(WORKING DATA begins)

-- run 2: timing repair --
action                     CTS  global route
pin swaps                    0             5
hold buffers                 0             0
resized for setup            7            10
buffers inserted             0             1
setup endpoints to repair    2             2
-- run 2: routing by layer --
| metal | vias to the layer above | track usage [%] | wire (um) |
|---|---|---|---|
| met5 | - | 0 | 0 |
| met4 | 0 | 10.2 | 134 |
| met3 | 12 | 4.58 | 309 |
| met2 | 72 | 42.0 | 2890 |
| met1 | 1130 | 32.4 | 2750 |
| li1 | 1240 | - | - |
## src/rtl/bpsk_demodulator.sv

```systemverilog
// bpsk_demodulator: correlates received BPSK samples against a reference sine,
// decides one bit per symbol and packs the bits MSB first into data words.
module bpsk_demodulator #(
  parameter int SAMPLE_NUMBER = 256,
  parameter int SAMPLE_WIDTH  = 12,
  parameter int DATA_WIDTH    = 12
) (
  input  logic                             clk,
  input  logic                             arstn,
  input  logic                             en,
  input  logic signed [SAMPLE_WIDTH-1:0]   signal_in,
  input  logic signed [SAMPLE_WIDTH-1:0]   sin_in,
  output logic [$clog2(SAMPLE_NUMBER)-1:0] cnt_out,
  output logic                             bit_out,
  output logic                             bit_valid,
  output logic [DATA_WIDTH-1:0]            data_out,
  output logic                             data_valid
);
  localparam int CW = $clog2(SAMPLE_NUMBER);
  localparam int PW = 2 * SAMPLE_WIDTH;
  localparam int AW = PW + CW;
  localparam int BW = DATA_WIDTH > 1 ? $clog2(DATA_WIDTH) : 1;
  logic signed [PW-1:0] product;
  logic signed [AW-1:0] acc, sum;
  logic [BW-1:0] bit_cnt;
  logic [DATA_WIDTH-1:0] shift, word;
  logic last, dec;
  always_comb begin
    product = PW'(signal_in) * PW'(sin_in);
    // sample 0 starts a fresh correlation, dropping the previous symbol
    sum = (cnt_out == '0 ? '0 : acc) + AW'(product);
    last = cnt_out == CW'(SAMPLE_NUMBER - 1);
    dec = ~sum[AW-1];
    word = (shift << 1) | DATA_WIDTH'(dec);
  end
  always_ff @(posedge clk or negedge arstn) begin
    if (!arstn) begin
      cnt_out    <= '0;
      acc        <= '0;
      bit_cnt    <= '0;
      shift      <= '0;
      bit_out    <= 1'b0;
      bit_valid  <= 1'b0;
      data_out   <= '0;
      data_valid <= 1'b0;
    end else begin
      bit_valid  <= 1'b0;
      data_valid <= 1'b0;
      if (en) begin
        cnt_out <= cnt_out + 1'b1;
        acc     <= sum;
        if (last) begin
          bit_out   <= dec;
          bit_valid <= 1'b1;
          shift     <= word;
          if (bit_cnt == BW'(DATA_WIDTH - 1)) begin
            bit_cnt    <= '0;
            data_out   <= word;
            data_valid <= 1'b1;
          end else begin
            bit_cnt <= bit_cnt + 1'b1;
          end
        end
      end
    end
  end
endmodule

```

(WORKING DATA ends)

YOUR TASK:
In your response, reproduce the records exactly, every one.

ANSWER:
-- run 2: timing repair --
action                     CTS  global route
pin swaps                    0             5
hold buffers                 0             0
resized for setup            7            10
buffers inserted             0             1
setup endpoints to repair    2             2
-- run 2: routing by layer --
| metal | vias to the layer above | track usage [%] | wire (um) |
|---|---|---|---|
| met5 | - | 0 | 0 |
| met4 | 0 | 10.2 | 134 |
| met3 | 12 | 4.58 | 309 |
| met2 | 72 | 42.0 | 2890 |
| met1 | 1130 | 32.4 | 2750 |
| li1 | 1240 | - | - |
## src/rtl/bpsk_demodulator.sv

```systemverilog
// bpsk_demodulator: correlates received BPSK samples against a reference sine,
// decides one bit per symbol and packs the bits MSB first into data words.
module bpsk_demodulator #(
  parameter int SAMPLE_NUMBER = 256,
  parameter int SAMPLE_WIDTH  = 12,
  parameter int DATA_WIDTH    = 12
) (
  input  logic                             clk,
  input  logic                             arstn,
  input  logic                             en,
  input  logic signed [SAMPLE_WIDTH-1:0]   signal_in,
  input  logic signed [SAMPLE_WIDTH-1:0]   sin_in,
  output logic [$clog2(SAMPLE_NUMBER)-1:0] cnt_out,
  output logic                             bit_out,
  output logic                             bit_valid,
  output logic [DATA_WIDTH-1:0]            data_out,
  output logic                             data_valid
);
  localparam int CW = $clog2(SAMPLE_NUMBER);
  localparam int PW = 2 * SAMPLE_WIDTH;
  localparam int AW = PW + CW;
  localparam int BW = DATA_WIDTH > 1 ? $clog2(DATA_WIDTH) : 1;
  logic signed [PW-1:0] product;
  logic signed [AW-1:0] acc, sum;
  logic [BW-1:0] bit_cnt;
  logic [DATA_WIDTH-1:0] shift, word;
  logic last, dec;
  always_comb begin
    product = PW'(signal_in) * PW'(sin_in);
    // sample 0 starts a fresh correlation, dropping the previous symbol
    sum = (cnt_out == '0 ? '0 : acc) + AW'(product);
    last = cnt_out == CW'(SAMPLE_NUMBER - 1);
    dec = ~sum[AW-1];
    word = (shift << 1) | DATA_WIDTH'(dec);
  end
  always_ff @(posedge clk or negedge arstn) begin
    if (!arstn) begin
      cnt_out    <= '0;
      acc        <= '0;
      bit_cnt    <= '0;
      shift      <= '0;
      bit_out    <= 1'b0;
      bit_valid  <= 1'b0;
      data_out   <= '0;
      data_valid <= 1'b0;
    end else begin
      bit_valid  <= 1'b0;
      data_valid <= 1'b0;
      if (en) begin
        cnt_out <= cnt_out + 1'b1;
        acc     <= sum;
        if (last) begin
          bit_out   <= dec;
          bit_valid <= 1'b1;
          shift     <= word;
          if (bit_cnt == BW'(DATA_WIDTH - 1)) begin
            bit_cnt    <= '0;
            data_out   <= word;
            data_valid <= 1'b1;
          end else begin
            bit_cnt <= bit_cnt + 1'b1;
          end
        end
      end
    end
  end
endmodule

```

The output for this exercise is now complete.